*Exercise prompt*
Repeat the material below. Keep every line exactly as written.

##### Records for the task

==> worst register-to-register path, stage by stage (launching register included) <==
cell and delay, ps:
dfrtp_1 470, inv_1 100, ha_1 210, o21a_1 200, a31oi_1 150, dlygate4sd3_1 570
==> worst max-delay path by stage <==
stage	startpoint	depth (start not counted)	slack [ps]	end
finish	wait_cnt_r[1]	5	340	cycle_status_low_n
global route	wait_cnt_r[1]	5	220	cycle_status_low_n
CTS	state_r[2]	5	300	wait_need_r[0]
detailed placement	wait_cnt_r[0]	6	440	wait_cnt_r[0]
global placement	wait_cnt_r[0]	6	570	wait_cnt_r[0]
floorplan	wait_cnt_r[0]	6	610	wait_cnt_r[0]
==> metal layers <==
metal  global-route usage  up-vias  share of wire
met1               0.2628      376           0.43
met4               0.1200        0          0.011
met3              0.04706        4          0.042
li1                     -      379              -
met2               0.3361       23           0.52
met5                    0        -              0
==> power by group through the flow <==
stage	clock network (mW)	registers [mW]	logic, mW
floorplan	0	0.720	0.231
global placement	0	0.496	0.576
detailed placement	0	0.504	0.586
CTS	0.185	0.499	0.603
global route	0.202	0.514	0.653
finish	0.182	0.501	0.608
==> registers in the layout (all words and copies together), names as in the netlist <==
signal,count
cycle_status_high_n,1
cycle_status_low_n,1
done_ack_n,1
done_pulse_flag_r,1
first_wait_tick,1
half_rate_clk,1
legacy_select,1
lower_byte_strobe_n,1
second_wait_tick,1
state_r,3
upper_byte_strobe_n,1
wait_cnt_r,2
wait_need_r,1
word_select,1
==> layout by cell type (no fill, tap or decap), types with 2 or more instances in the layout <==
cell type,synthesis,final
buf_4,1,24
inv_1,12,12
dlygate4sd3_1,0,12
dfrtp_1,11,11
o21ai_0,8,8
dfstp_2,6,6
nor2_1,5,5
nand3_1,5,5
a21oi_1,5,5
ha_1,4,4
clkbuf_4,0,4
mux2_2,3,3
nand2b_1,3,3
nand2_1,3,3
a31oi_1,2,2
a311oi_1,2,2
**config.mk**
```make
export PLATFORM = sky130hd
export DESIGN_NAME = arld_timer
export DESIGN_NICKNAME = d
export VERILOG_FILES = /design/src/logic/arld_pkg.sv /design/src/logic/arld_timer.sv
export SDC_FILE = /design/constraint.sdc
export NUM_CORES = 1
export LEC_CHECK = 0
export BUFFER_PORTS_ARGS = -buffer_cell sky130_fd_sc_hd__buf_2
export CAP_MARGIN = 20
export CORE_ASPECT_RATIO = 1.75
export CORE_MARGIN = 1.5
export CORE_UTILIZATION = 62
export DETAILED_ROUTE_END_ITERATION = 8
export HOLD_SLACK_MARGIN = 0.02
export PLACE_DENSITY = 0.8
export SYNTH_ARGS = -nofsm -noshare
export SYNTH_HDL_FRONTEND = slang
export SYNTH_SLANG_ARGS = --single-unit
```
**constraint.sdc**
```tcl
create_clock -name sys_clk -period 2.5 [get_ports sys_clk]
set_clock_uncertainty 0.1 [all_clocks]
set_input_delay 0 -clock sys_clk [delete_from_list [all_inputs] [get_ports sys_clk]]
set_output_delay 0 -clock sys_clk [all_outputs]
set_load 0.01 [all_outputs]
```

##########

*Exercise output*
==> worst register-to-register path, stage by stage (launching register included) <==
cell and delay, ps:
dfrtp_1 470, inv_1 100, ha_1 210, o21a_1 200, a31oi_1 150, dlygate4sd3_1 570
==> worst max-delay path by stage <==
stage	startpoint	depth (start not counted)	slack [ps]	end
finish	wait_cnt_r[1]	5	340	cycle_status_low_n
global route	wait_cnt_r[1]	5	220	cycle_status_low_n
CTS	state_r[2]	5	300	wait_need_r[0]
detailed placement	wait_cnt_r[0]	6	440	wait_cnt_r[0]
global placement	wait_cnt_r[0]	6	570	wait_cnt_r[0]
floorplan	wait_cnt_r[0]	6	610	wait_cnt_r[0]
==> metal layers <==
metal  global-route usage  up-vias  share of wire
met1               0.2628      376           0.43
met4               0.1200        0          0.011
met3              0.04706        4          0.042
li1                     -      379              -
met2               0.3361       23           0.52
met5                    0        -              0
==> power by group through the flow <==
stage	clock network (mW)	registers [mW]	logic, mW
floorplan	0	0.720	0.231
global placement	0	0.496	0.576
detailed placement	0	0.504	0.586
CTS	0.185	0.499	0.603
global route	0.202	0.514	0.653
finish	0.182	0.501	0.608
==> registers in the layout (all words and copies together), names as in the netlist <==
signal,count
cycle_status_high_n,1
cycle_status_low_n,1
done_ack_n,1
done_pulse_flag_r,1
first_wait_tick,1
half_rate_clk,1
legacy_select,1
lower_byte_strobe_n,1
second_wait_tick,1
state_r,3
upper_byte_strobe_n,1
wait_cnt_r,2
wait_need_r,1
word_select,1
==> layout by cell type (no fill, tap or decap), types with 2 or more instances in the layout <==
cell type,synthesis,final
buf_4,1,24
inv_1,12,12
dlygate4sd3_1,0,12
dfrtp_1,11,11
o21ai_0,8,8
dfstp_2,6,6
nor2_1,5,5
nand3_1,5,5
a21oi_1,5,5
ha_1,4,4
clkbuf_4,0,4
mux2_2,3,3
nand2b_1,3,3
nand2_1,3,3
a31oi_1,2,2
a311oi_1,2,2
**config.mk**
```make
export PLATFORM = sky130hd
export DESIGN_NAME = arld_timer
export DESIGN_NICKNAME = d
export VERILOG_FILES = /design/src/logic/arld_pkg.sv /design/src/logic/arld_timer.sv
export SDC_FILE = /design/constraint.sdc
export NUM_CORES = 1
export LEC_CHECK = 0
export BUFFER_PORTS_ARGS = -buffer_cell sky130_fd_sc_hd__buf_2
export CAP_MARGIN = 20
export CORE_ASPECT_RATIO = 1.75
export CORE_MARGIN = 1.5
export CORE_UTILIZATION = 62
export DETAILED_ROUTE_END_ITERATION = 8
export HOLD_SLACK_MARGIN = 0.02
export PLACE_DENSITY = 0.8
export SYNTH_ARGS = -nofsm -noshare
export SYNTH_HDL_FRONTEND = slang
export SYNTH_SLANG_ARGS = --single-unit
```
**constraint.sdc**
```tcl
create_clock -name sys_clk -period 2.5 [get_ports sys_clk]
set_clock_uncertainty 0.1 [all_clocks]
set_input_delay 0 -clock sys_clk [delete_from_list [all_inputs] [get_ports sys_clk]]
set_output_delay 0 -clock sys_clk [all_outputs]
set_load 0.01 [all_outputs]
```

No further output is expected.